HW2VEC: A Graph Learning Tool for Automating Hardware Security

HW2VEC is an open-source graph learning tool for hardware security applications. HW2VEC provides an automated pipeline to extract a graph representation (abstract syntax tree or data flow graph) from a hardware design in various abstraction levels (RTL or gate-level netlist). Besides, HW2VEC includes graph learning functional components for users to apply graph learning approaches to these hardware designs in non-Euclidean form according to their problem settings. In this readme, we demonstrate how to use HW2VEC and provide its use-cases for two hardware security applications: Hardware Trojan Detection and IP Piracy Detection. We hope that HW2VEC can be helpful for researchers and practitioners in hardware security research community. In this repo, we integrate Pyverilog as part of our graph extraction pipeline (HW2GRAPH) and Pytorch-Geometric into our graph learning pipeline (GRAPH2VEC). The architecture of HW2VEC is shown as follows:

To Get Started

We recommend our users to use Linux system and Anaconda as the virtual environment. The environment requirements for hw2vec is as follows,

python >= 3.6
torch == 1.6.0
torch_geometric == 1.6.1
pygraphviz

You can either install hw2vec from pypi or clone our repo. Here we provide one recommended command sequence,

# run the following commands if you choose to install hw2vec from pip instead of installing from pypi or cloning our repo.
$ conda create --name hw2vec python=3.6
$ conda activate hw2vec
$ python -m pip install hw2vec 

# for installing pygraphviz. 
$ python -m pip install pygraphviz

# for install torch and torch_geometric.
$ conda install pytorch==1.6.0 torchvision==0.7.0 cudatoolkit=10.1 -c pytorch

This set of commands assumes you have cuda 10.1 in your local and you are using Linux. Please refer to the installation guides of torch and pytorch_geometric if you have different cuda settings. If installing pygraphviz in windows, please refer to this issue for more information.

Use Cases Examples

Use Case 1: Transforming a hardware design to a graph then to a graph embedding

In this use case, we demonstrate how to use HW2VEC to transform a hardware design into a graph and then into an embedding with a pre-trained model. In the sample script examples/use_case_1.py, HW2GRAPH first uses preprocessing and graph generation modules to convert the hardware design p into the corresponding graph g. Then g is fed to GRAPH2VEC with the uses of Data Processing to generate X and A. X and A are processed through the pre-trained model with Graph Convolution layers, Graph Pooling layers, and Graph Readout operations to generate the graph embedding h_g. This resulting h_g can be further inspected with the utilities of the model.

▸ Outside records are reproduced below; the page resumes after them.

==> config.mk <==
export PLATFORM = sky130hd
export DESIGN_NAME = ramb16_s18_bit_reader
export DESIGN_NICKNAME = d
export VERILOG_FILES = /design/src/rtl/ramb16_s18_bit_reader.sv
export SDC_FILE = /design/constraint.sdc
export NUM_CORES = 1
export LEC_CHECK = 0
export ABC_AREA = 0
export BUFFER_PORTS_ARGS = -buffer_cell sky130_fd_sc_hd__clkbuf_2
export CAP_MARGIN = 20
export CELL_PAD_IN_SITES_DETAIL_PLACEMENT = 2
export CELL_PAD_IN_SITES_GLOBAL_PLACEMENT = 2
export CORE_UTILIZATION = 30
export DETAILED_ROUTE_END_ITERATION = 10
export PLACE_DENSITY_LB_ADDON = 0.1
export SYNTH_ARGS = -nofsm -noshare
export SYNTH_HDL_FRONTEND = slang
export SYNTH_SLANG_ARGS = --single-unit
==> constraint.sdc <==
create_clock -name CLK -period 7.44 [get_ports CLK]
set_input_delay 0 -clock CLK [delete_from_list [all_inputs] [get_ports CLK]]
set_output_delay 0 -clock CLK [all_outputs]
set_load 0.01 [all_outputs]
==> src/rtl/ramb16_s18_bit_reader.sv <==
// ============================================================================
// Module      : ramb16_s18_bit_reader
// Description : Streams words from a 16+2-bit block-RAM read port as a serial
//               valid/ready bit stream, prefetching the next word to avoid gaps.
// Revision    : 1.0
// ============================================================================
`default_nettype none

module ramb16_s18_bit_reader #(
    parameter int   INCLUDE_PARITY = 1,
    parameter logic SRVAL_OUT      = 1'b0
) (
    input  logic        CLK,
    input  logic        SSR,
    input  logic        START,
    input  logic [9:0]  BASE_ADDR,
    input  logic [10:0] LEN,
    output logic [9:0]  ADDR,
    output logic        EN,
    input  logic [15:0] DO,
    input  logic [1:0]  DOP,
    output logic        DOUT,
    output logic        DOUT_VALID,
    input  logic        DOUT_READY,
    output logic        BUSY,
    output logic        DONE
);

    localparam int         C_BITS     = (INCLUDE_PARITY != 0) ? 18 : 16;
    localparam logic [4:0] C_LAST_BIT = 5'(C_BITS - 1);

    typedef enum logic [2:0] {
        S_IDLE   = 3'd0,
        S_FETCH  = 3'd1,
        S_LOAD   = 3'd2,
        S_SHIFT  = 3'd3,
        S_FINISH = 3'd4
    } state_t;

    state_t      state_q, state_d;
    logic [9:0]  addr_q, addr_d;
    logic        en_q, en_d;
    logic        pend_q, pend_d;
    logic [17:0] sh_q, sh_d;
    logic [4:0]  bit_q, bit_d;
    logic        valid_q, valid_d;
    logic        dout_q, dout_d;
    logic        busy_q, busy_d;
    logic        done_q, done_d;
    logic [17:0] hold_q, hold_d;
    logic        hold_valid_q, hold_valid_d;
    logic [10:0] words_left_q, words_left_d;
    logic [10:0] fetch_left_q, fetch_left_d;

    logic        w_xfer;
    logic        w_need_load;
    logic        w_have_word;
    logic        w_take_do;
    logic [17:0] w_word;

    always_comb begin
        state_d      = state_q;
        addr_d       = addr_q;
        en_d         = 1'b0;
        pend_d       = en_q;
        sh_d         = sh_q;
        bit_d        = bit_q;
        valid_d      = valid_q;
        busy_d       = busy_q;
        done_d       = 1'b0;
        hold_d       = hold_q;
        hold_valid_d = hold_valid_q;
        words_left_d = words_left_q;
        fetch_left_d = fetch_left_q;

        w_xfer      = valid_q & DOUT_READY;
        w_need_load = (state_q == S_LOAD) ||
                      ((state_q == S_SHIFT) && (!valid_q || (w_xfer && (bit_q == C_LAST_BIT))));
        w_have_word = hold_valid_q | pend_q;
        w_word      = hold_valid_q ? hold_q : {DOP, DO};
        // RAM data goes straight to the shift register only when nothing is parked
        w_take_do   = w_need_load && (words_left_q != 11'd0) && !hold_valid_q && pend_q;

        unique case (state_q)
            S_IDLE, S_FINISH: begin
                state_d = S_IDLE;
                if (START) begin
                    if (LEN == 11'd0) begin
                        state_d = S_FINISH;
                        done_d  = 1'b1;
                    end else begin
                        state_d      = S_FETCH;
                        en_d         = 1'b1;
                        addr_d       = BASE_ADDR;
                        busy_d       = 1'b1;
                        words_left_d = LEN;
                        fetch_left_d = LEN - 11'd1;
                    end
                end
            end
            S_FETCH: state_d = S_LOAD;
            S_LOAD, S_SHIFT: begin
                if (w_xfer && (bit_q != C_LAST_BIT)) begin
                    sh_d  = {1'b0, sh_q[17:1]};
                    bit_d = bit_q + 5'd1;
                end
                if (w_need_load) begin
                    if (words_left_q == 11'd0) begin
                        state_d = S_FINISH;
                        done_d  = 1'b1;
                        busy_d  = 1'b0;
                        valid_d = 1'b0;
                        bit_d   = 5'd0;
                    end else if (w_have_word) begin
                        state_d      = S_SHIFT;
                        sh_d         = w_word;
                        bit_d        = 5'd0;
                        valid_d      = 1'b1;
                        words_left_d = words_left_q - 11'd1;
                        hold_valid_d = 1'b0;
                        // Prefetch only while the holding register is free
                        if (fetch_left_q != 11'd0) begin
                            en_d         = 1'b1;
                            addr_d       = addr_q + 10'd1;
                            fetch_left_d = fetch_left_q - 11'd1;
                        end
                    end else begin
                        valid_d = 1'b0;
                        bit_d   = 5'd0;
                    end
                end
            end
            default: state_d = S_IDLE;
        endcase

        if (pend_q && !w_take_do) begin
            hold_d       = {DOP, DO};
            hold_valid_d = 1'b1;
        end

        dout_d = valid_d ? sh_d[0] : SRVAL_OUT;
    end

    always_ff @(posedge CLK) begin
        if (SSR) begin
            state_q      <= S_IDLE;
            addr_q       <= 10'd0;
            en_q         <= 1'b0;
            pend_q       <= 1'b0;
            sh_q         <= 18'd0;
            bit_q        <= 5'd0;
            valid_q      <= 1'b0;
            dout_q       <= SRVAL_OUT;
            busy_q       <= 1'b0;
            done_q       <= 1'b0;
            hold_q       <= 18'd0;
            hold_valid_q <= 1'b0;
            words_left_q <= 11'd0;
            fetch_left_q <= 11'd0;
        end else begin
            state_q      <= state_d;
            addr_q       <= addr_d;
            en_q         <= en_d;
            pend_q       <= pend_d;
            sh_q         <= sh_d;
            bit_q        <= bit_d;
            valid_q      <= valid_d;
            dout_q       <= dout_d;
            busy_q       <= busy_d;
            done_q       <= done_d;
            hold_q       <= hold_d;
            hold_valid_q <= hold_valid_d;
            words_left_q <= words_left_d;
            fetch_left_q <= fetch_left_d;
        end
    end

    assign ADDR       = addr_q;
    assign EN         = en_q;
    assign DOUT       = dout_q;
    assign DOUT_VALID = valid_q;
    assign BUSY       = busy_q;
    assign DONE       = done_q;

endmodule

`default_nettype wire

After elaboration in Yosys (flattened, before gate mapping)
Index checks and enable logic that the tools add are counted.
{"block": "totals", "out_inout_bits": 15, "latch_bits": 0, "memories": 0, "ff_bits": 83, "elab_cells": 129, "ram_bits": 0, "mem_bits_ro": 0}
{"block": "op_classes", "add_sub_neg": 5, "n_div": 0, "n_reduce_logical": 31, "n_lt_le_gt_ge": 0, "mul": 0, "muxes": 60, "shift": 0, "n_bitwise": 3, "eq_ne": 15}
{"cell": "two-way mux 11 bit", "count": 11}
{"cell": "two-way mux 18 bit", "count": 5}
{"cell": "two-way mux 10 bit", "count": 6}
{"cell": "one-hot mux 11 bit (2 select lines)", "count": 2}
{"cell": "subtractor 11 x 1 -> 11 bit, second input constant", "count": 3}
{"cell": "two-way mux 1 bit", "count": 24}
{"cell": "zero test 11 bit", "count": 2}
{"cell": "nonzero test 11 bit", "count": 2}
{"cell": "one-hot mux 10 bit (2 select lines)", "count": 1}
{"cell": "two-way mux 3 bit", "count": 5}
{"cell": "!= test 2 bit, second input constant", "count": 7}
{"cell": "adder 10 x 1 -> 10 bit, second input constant", "count": 1}
{"cell": "two-way mux 5 bit", "count": 2}
{"cell": "nonzero test 2 bit", "count": 5}
{"cell": "one-hot mux 3 bit (3 select lines)", "count": 1}
{"cell": "logical AND 1 bit", "count": 7}
{"cell": "AND reduction 7 bit", "count": 1}
{"cell": "equality test 3 x 2 -> 1 bit, second input constant", "count": 2}
{"cell": "one-hot mux 1 bit (2 select lines)", "count": 3}
{"cell": "AND reduction 6 bit", "count": 1}
{"cell": "OR reduction 2 bit", "count": 3}
{"cell": "adder 5 x 1 -> 5 bit, second input constant", "count": 1}
{"cell": "equality test 5 bit, second input constant", "count": 1}
{"cell": "!= test 5 bit, second input constant", "count": 1}
{"cell": "other kinds (13)", "count": 17}

Depth between registers and ports, before layout
Gate-level depths: netlist of the first run.
{"block": "logic_depth", "depth_word": 12, "depth_mapped": 12}

Worst setup path after synthesis of the first run
No wires, ideal clock.
{"block": "synth_timing", "kind": "reg2reg", "startpoint": "register state_q[1]", "endpoint": "register fetch_left_q[8]", "synth_period_minus_slack_ns": 2.488, "setup_slack_ns": 4.952, "path_stages_with_launch": 13, "setup_time_ns": 0.132, "required_ns": 7.308, "arrival_ns": 2.356, "cell_sequence": "dfxtp_1 nand2b_1 clkbuf_1 buf_1 clkbuf_1 nand2_1 a21boi_0 ha_1 o211ai_1 nor4b_1 nor2_1 a41oi_1 a21oi_1"}
{"block": "synth_between", "elab_chain_cells": 5, "elab_cells_between_ends": 17, "classes_between": "9 x eq/ne; 1 x mux; 7 x reduce/logical"}
{"item": "from (decl)", "line_no": "40", "source": "state_t state_q, state_d;"}
{"item": "from (signal assigned)", "line_no": "161", "source": "state_q <= state_d;"}
{"item": "equality test 3 x 2 -> 1 bit", "line_no": "78, 84"}
{"item": "logical AND 1 bit", "line_no": "78", "source": "((state_q == S_SHIFT) && (!valid_q || (w_xfer && (bit_q == C_LAST_BIT))));"}
{"item": "logical OR 1 bit", "line_no": "77", "source": "w_need_load = (state_q == S_LOAD) ||"}
{"item": "!= test 2 bit (no source line)"}
{"item": "AND reduction 7 bit (no source line)"}
{"item": "to (signal assigned)", "line_no": "174", "source": "fetch_left_q <= fetch_left_d;"}
{"item": "to (decl)", "line_no": "53", "source": "logic [10:0] fetch_left_q, fetch_left_d;"}
Several ways; a longest one is shown, not always the timed one.
A chain may end at the register's enable or synchronous reset.

Worst setup path in the final report of the first run
{"block": "layout_timing", "startpoint": "register state_q[2]", "endpoint": "register fetch_left_q[8]"}
Same word-level chain as after synthesis.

To run this use case, unzip the assets/datasets.zip then use the following commands:

$ cd examples
$ python use_case_1.py

Users can refer to the following code piece in use_case_1.py to configure the hardware design code path and pre-trained model weights and config paths.

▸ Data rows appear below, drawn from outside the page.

==> src/rtl/video_fetch_controller.sv <==
// Video fetch controller: on each line_start, reads words_per_line 32-bit
// words from video memory at the running frame pointer into a small FIFO and
// streams them out over a valid/ready handshake.
//   clk, rst        : clock (also the memory video_clk), sync active-high reset
//   enable          : low = idle, FIFO flushed, fetch/frame/line requests ignored
//   frame_start     : reload pointer from base_address, abort line, clear flags
//   line_start      : begin fetching words_per_line words
//   base_address    : frame base byte address (low two bits ignored)
//   words_per_line  : line length in words, sampled on line_start
//   busy            : fetching, or a read is still in flight
//   underrun        : sticky, consumer ready while FIFO empty during a fetch
//   line_overrun    : sticky, line_start arrived while still fetching
//   vif (master)    : video memory read port and pixel stream
//
// state | meaning
// IDLE  | no words left to issue for the current line
// FETCH | issuing reads, remaining holds words not yet issued
module video_fetch_controller #(
  parameter int ADDRESS_SIZE     = 12,
  parameter int FIFO_DEPTH       = 4,
  parameter int LINE_WORDS_WIDTH = 8
) (
  input  logic                        clk,
  input  logic                        rst,
  input  logic                        enable,
  input  logic                        frame_start,
  input  logic                        line_start,
  input  logic [ADDRESS_SIZE-1:0]     base_address,
  input  logic [LINE_WORDS_WIDTH-1:0] words_per_line,
  output logic                        busy,
  output logic                        underrun,
  output logic                        line_overrun,
  video_fetch_controller_if.master    vif
);
  localparam int PW = $clog2(FIFO_DEPTH);
  localparam int CW = PW + 1;
  localparam int SW = CW + 1;

  typedef enum logic {IDLE = 1'b0, FETCH = 1'b1} state_t;

  state_t                      state, state_n;
  logic [LINE_WORDS_WIDTH-1:0] remaining, remaining_n;
  logic [ADDRESS_SIZE-1:0]     pointer, pointer_base;
  logic                        issue_q, capture_q;
  logic [31:0]                 fifo_mem [FIFO_DEPTH];
  logic [PW-1:0]               wr_ptr, rd_ptr;
  logic [CW-1:0]               count, count_n;
  logic [SW-1:0]               pending_n;
  logic                        flush, push, pop, restart, issue_n, capture_n;

  assign vif.pixel_valid = (count != '0);
  assign vif.pixel_data  = vif.pixel_valid ? fifo_mem[rd_ptr] : '0;

  // issue_q marks a cycle whose video_address is a live read; capture_q marks
  // the following cycle, when that read's data is on video_data. The issue
  // decision for the next cycle is made here so the address can be registered.
  always_comb begin
    flush        = !enable || frame_start;
    restart      = enable && frame_start;
    push         = capture_q;
    pop          = vif.pixel_valid && vif.pixel_ready;
    pointer_base = restart ? (base_address & ~ADDRESS_SIZE'(3)) : pointer;

    state_n     = state;
    remaining_n = remaining;
    if (!enable) begin
      state_n = IDLE;
    end else begin
      if (frame_start) begin
        state_n = IDLE;
      end else if (state == FETCH && issue_q) begin
        remaining_n = remaining - LINE_WORDS_WIDTH'(1);
        if (remaining == LINE_WORDS_WIDTH'(1)) state_n = IDLE;
      end
      // frame_start aborts the old line, so a coincident line_start is accepted
      if (line_start && words_per_line != '0 && (state == IDLE || frame_start)) begin
        state_n     = FETCH;
        remaining_n = words_per_line;
      end
    end

    count_n   = flush ? '0 : count + CW'(push) - CW'(pop);
    capture_n = flush ? 1'b0 : issue_q;
    // occupancy plus outstanding read as seen in the cycle being decided
    pending_n = SW'(count_n) + SW'(capture_n);
    issue_n   = enable && (state_n == FETCH) && (pending_n < SW'(FIFO_DEPTH));
  end

  always_ff @(posedge clk) begin
    if (rst) begin
      state             <= IDLE;
      remaining         <= '0;
      pointer           <= '0;
      vif.video_address <= '0;
      issue_q           <= 1'b0;
      capture_q         <= 1'b0;
      wr_ptr            <= '0;
      rd_ptr            <= '0;
      count             <= '0;
      busy              <= 1'b0;
      underrun          <= 1'b0;
      line_overrun      <= 1'b0;
    end else begin
      state     <= state_n;
      remaining <= remaining_n;
      issue_q   <= issue_n;
      capture_q <= capture_n;
      count     <= count_n;
      busy      <= (state_n == FETCH) || capture_n;

      if (issue_n) begin
        vif.video_address <= pointer_base;
        pointer           <= pointer_base + ADDRESS_SIZE'(4);
      end else begin
        pointer <= pointer_base;
      end

      if (flush) begin
        wr_ptr <= '0;
        rd_ptr <= '0;
      end else begin
        if (push) wr_ptr <= wr_ptr + PW'(1);
        if (pop)  rd_ptr <= rd_ptr + PW'(1);
      end

      if (enable) begin
        if (frame_start) begin
          underrun     <= 1'b0;
          line_overrun <= 1'b0;
        end else begin
          if (vif.pixel_ready && !vif.pixel_valid && busy) underrun <= 1'b1;
          if (line_start && state == FETCH) line_overrun <= 1'b1;
        end
      end
    end
  end

  always_ff @(posedge clk) begin
    if (!rst && !flush && push) fifo_mem[wr_ptr] <= vif.video_data;
  end
endmodule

hw_design_dir_path = Path("../assets/TJ-RTL-toy/TjFree/det_1011/") # Change this path to other hardware design folder path.
pretrained_model_weight_path = "../assets/pretrained_DFG_TJ_RTL/model.pth" # Change this path to your desired pretrained model weight path.
pretrained_model_cfg_path = "../assets/pretrained_DFG_TJ_RTL/model.cfg" # Change this path to your desired pretrained model config path.
cfg.graph_type = "DFG" # each pretrained model is bundled with one graph type so you will need to change this to fit the used pretrained model.

The expected embedding h_g is:

tensor([[1.5581e-02, 2.5182e-01, 2.1535e-02, 3.0264e-02, 3.3349e-02, 4.6067e-02,
         5.5791e-02, 3.6810e-02, 8.3800e-02, 5.1623e-02, 1.1715e-03, 1.2781e-01,
         ...      
         1.2203e-01, 1.2821e-01]], grad_fn=<CppNode<ScatterMax>>)

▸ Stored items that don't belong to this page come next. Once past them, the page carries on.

==> src/rtl/axi4_lite_slave_read_arbiter.sv <==
// Round-robin arbiter sharing one AXI4-Lite slave read port (AR + R) among
// NUM_MASTERS requesters, with one transaction in flight at a time.
module axi4_lite_slave_read_arbiter #(
   parameter int NUM_MASTERS   = 2,
   parameter int ADDRESS_WIDTH = 32,
   parameter int DATA_WIDTH    = 32,
   localparam int GRANT_WIDTH  = $clog2(NUM_MASTERS)
) (
   input  logic                              aclk,
   input  logic                              areset,
   input  logic [NUM_MASTERS*ADDRESS_WIDTH-1:0] m_araddr,
   input  logic [NUM_MASTERS*3-1:0]          m_arprot,
   input  logic [NUM_MASTERS-1:0]            m_arvalid,
   output logic [NUM_MASTERS-1:0]            m_arready,
   output logic [NUM_MASTERS*DATA_WIDTH-1:0] m_rdata,
   output logic [NUM_MASTERS*2-1:0]          m_rresp,
   output logic [NUM_MASTERS-1:0]            m_rvalid,
   input  logic [NUM_MASTERS-1:0]            m_rready,
   output logic [ADDRESS_WIDTH-1:0]          s_araddr,
   output logic [2:0]                        s_arprot,
   output logic                              s_arvalid,
   input  logic                              s_arready,
   input  logic [DATA_WIDTH-1:0]             s_rdata,
   input  logic [1:0]                        s_rresp,
   input  logic                              s_rvalid,
   output logic                              s_rready,
   output logic [GRANT_WIDTH-1:0]            grant,
   output logic                              busy
);

   localparam int CW = GRANT_WIDTH + 1;

   typedef enum logic [1:0] {
      IDLE = 2'd0,
      ADDR = 2'd1,
      DATA = 2'd2
   } state_t;

   state_t                   state_reg, state_next;
   logic [GRANT_WIDTH-1:0]   grant_reg, grant_next;
   logic [GRANT_WIDTH-1:0]   last_grant_reg, last_grant_next;
   logic [ADDRESS_WIDTH-1:0] araddr_reg, araddr_next;
   logic [2:0]               arprot_reg, arprot_next;
   logic                     arvalid_reg, arvalid_next;

   logic [ADDRESS_WIDTH-1:0] addr_slice [NUM_MASTERS];
   logic [2:0]               prot_slice [NUM_MASTERS];

   logic                     win_found;
   logic [GRANT_WIDTH-1:0]   win_idx;
   logic [CW-1:0]            cand;
   logic                     ar_accept;
   logic                     in_data;

   genvar gi;
   generate
      for (gi = 0; gi < NUM_MASTERS; gi++) begin : g_slice
         assign addr_slice[gi] = m_araddr[gi*ADDRESS_WIDTH +: ADDRESS_WIDTH];
         assign prot_slice[gi] = m_arprot[gi*3 +: 3];
      end
   endgenerate

   // Search upward from last_grant+1, wrapping, so the previous owner goes last.
   always_comb begin
      win_found = 1'b0;
      win_idx   = '0;
      cand      = '0;
      for (int k = 1; k <= NUM_MASTERS; k++) begin
         cand = {1'b0, last_grant_reg} + CW'(k);
         if (cand >= CW'(NUM_MASTERS))
            cand = cand - CW'(NUM_MASTERS);
         if (!win_found && m_arvalid[cand[GRANT_WIDTH-1:0]]) begin
            win_found = 1'b1;
            win_idx   = cand[GRANT_WIDTH-1:0];
         end
      end
   end

   always_comb begin
      state_next      = state_reg;
      grant_next      = grant_reg;
      last_grant_next = last_grant_reg;
      araddr_next     = araddr_reg;
      arprot_next     = arprot_reg;
      arvalid_next    = arvalid_reg;
      ar_accept       = 1'b0;
      case (state_reg)
         IDLE: begin
            if (win_found) begin
               ar_accept    = 1'b1;
               araddr_next  = addr_slice[win_idx];
               arprot_next  = prot_slice[win_idx];
               arvalid_next = 1'b1;
               grant_next   = win_idx;
               state_next   = ADDR;
            end
         end
         ADDR: begin
            if (s_arready) begin
               arvalid_next = 1'b0;
               state_next   = DATA;
            end
         end
         DATA: begin
            if (s_rvalid && m_rready[grant_reg]) begin
               last_grant_next = grant_reg;
               state_next      = IDLE;
            end
         end
         default: state_next = IDLE;
      endcase
   end

   always_ff @(posedge aclk) begin
      if (areset) begin
         state_reg      <= IDLE;
         grant_reg      <= '0;
         last_grant_reg <= GRANT_WIDTH'(NUM_MASTERS - 1);
         araddr_reg     <= '0;
         arprot_reg     <= '0;
         arvalid_reg    <= 1'b0;
      end else begin
         state_reg      <= state_next;
         grant_reg      <= grant_next;
         last_grant_reg <= last_grant_next;
         araddr_reg     <= araddr_next;
         arprot_reg     <= arprot_next;
         arvalid_reg    <= arvalid_next;
      end
   end

   // Combinational outputs are forced low while reset is asserted.
   assign in_data   = (state_reg == DATA) && !areset;
   assign s_rready  = in_data && m_rready[grant_reg];
   assign busy      = (state_reg != IDLE) && !areset;
   assign s_araddr  = araddr_reg;
   assign s_arprot  = arprot_reg;
   assign s_arvalid = arvalid_reg;
   assign grant     = grant_reg;

   generate
      for (gi = 0; gi < NUM_MASTERS; gi++) begin : g_route
         logic owner;
         assign owner         = in_data && (grant_reg == GRANT_WIDTH'(gi));
         assign m_arready[gi] = ar_accept && !areset && (win_idx == GRANT_WIDTH'(gi));
         assign m_rvalid[gi]  = owner && s_rvalid;
         assign m_rdata[gi*DATA_WIDTH +: DATA_WIDTH] = owner ? s_rdata : '0;
         assign m_rresp[gi*2 +: 2] = owner ? s_rresp : 2'b00;
      end
   endgenerate

endmodule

Use Case 2: Hardware Trojan Detection

In this use case, we demonstrate how to use HW2VEC to detect hardware trojans (HT), which are intentional, malicious modifications of circuits by attackers. examples/use_case_2.py implements a proposed GNN-based approach to model the circuit's behavior and identify the presence of HTs. The dataset used in this use case is obtained from a famous trojan benchmark. The converted hardware DFG dataset can be downloaded from here.

To realize the model with HW2VEC, we first use HW2GRAPH to convert each hardware design p into a graph g. Then, we transform each g to a graph embedding h_g. Lastly, h_g is used to make a prediction with an MLP layer. To train the model, the cross-entropy loss L is calculated collectively for all the graphs in the training set.

To run this use case, use the script examples/use_case_2.py with the toy dataset (assets/TJ-RTL-toy). To train the model on the dataset, we provide the following command sequences.

$ cd examples
# for running HT detection on our toy RTL dataset using DFG graph type
$ python use_case_2.py --yaml_path ./example_gnn4tj.yaml --raw_dataset_path ../assets/TJ-RTL-toy --data_pkl_path dfg_tj_rtl.pkl --graph_type DFG (--device cuda)

# for running HT detection on our toy RTL dataset using AST graph type
$ python use_case_2.py --yaml_path ./example_gnn4tj.yaml --raw_dataset_path ../assets/TJ-RTL-toy --data_pkl_path ast_tj_rtl.pkl --graph_type AST (--device cuda)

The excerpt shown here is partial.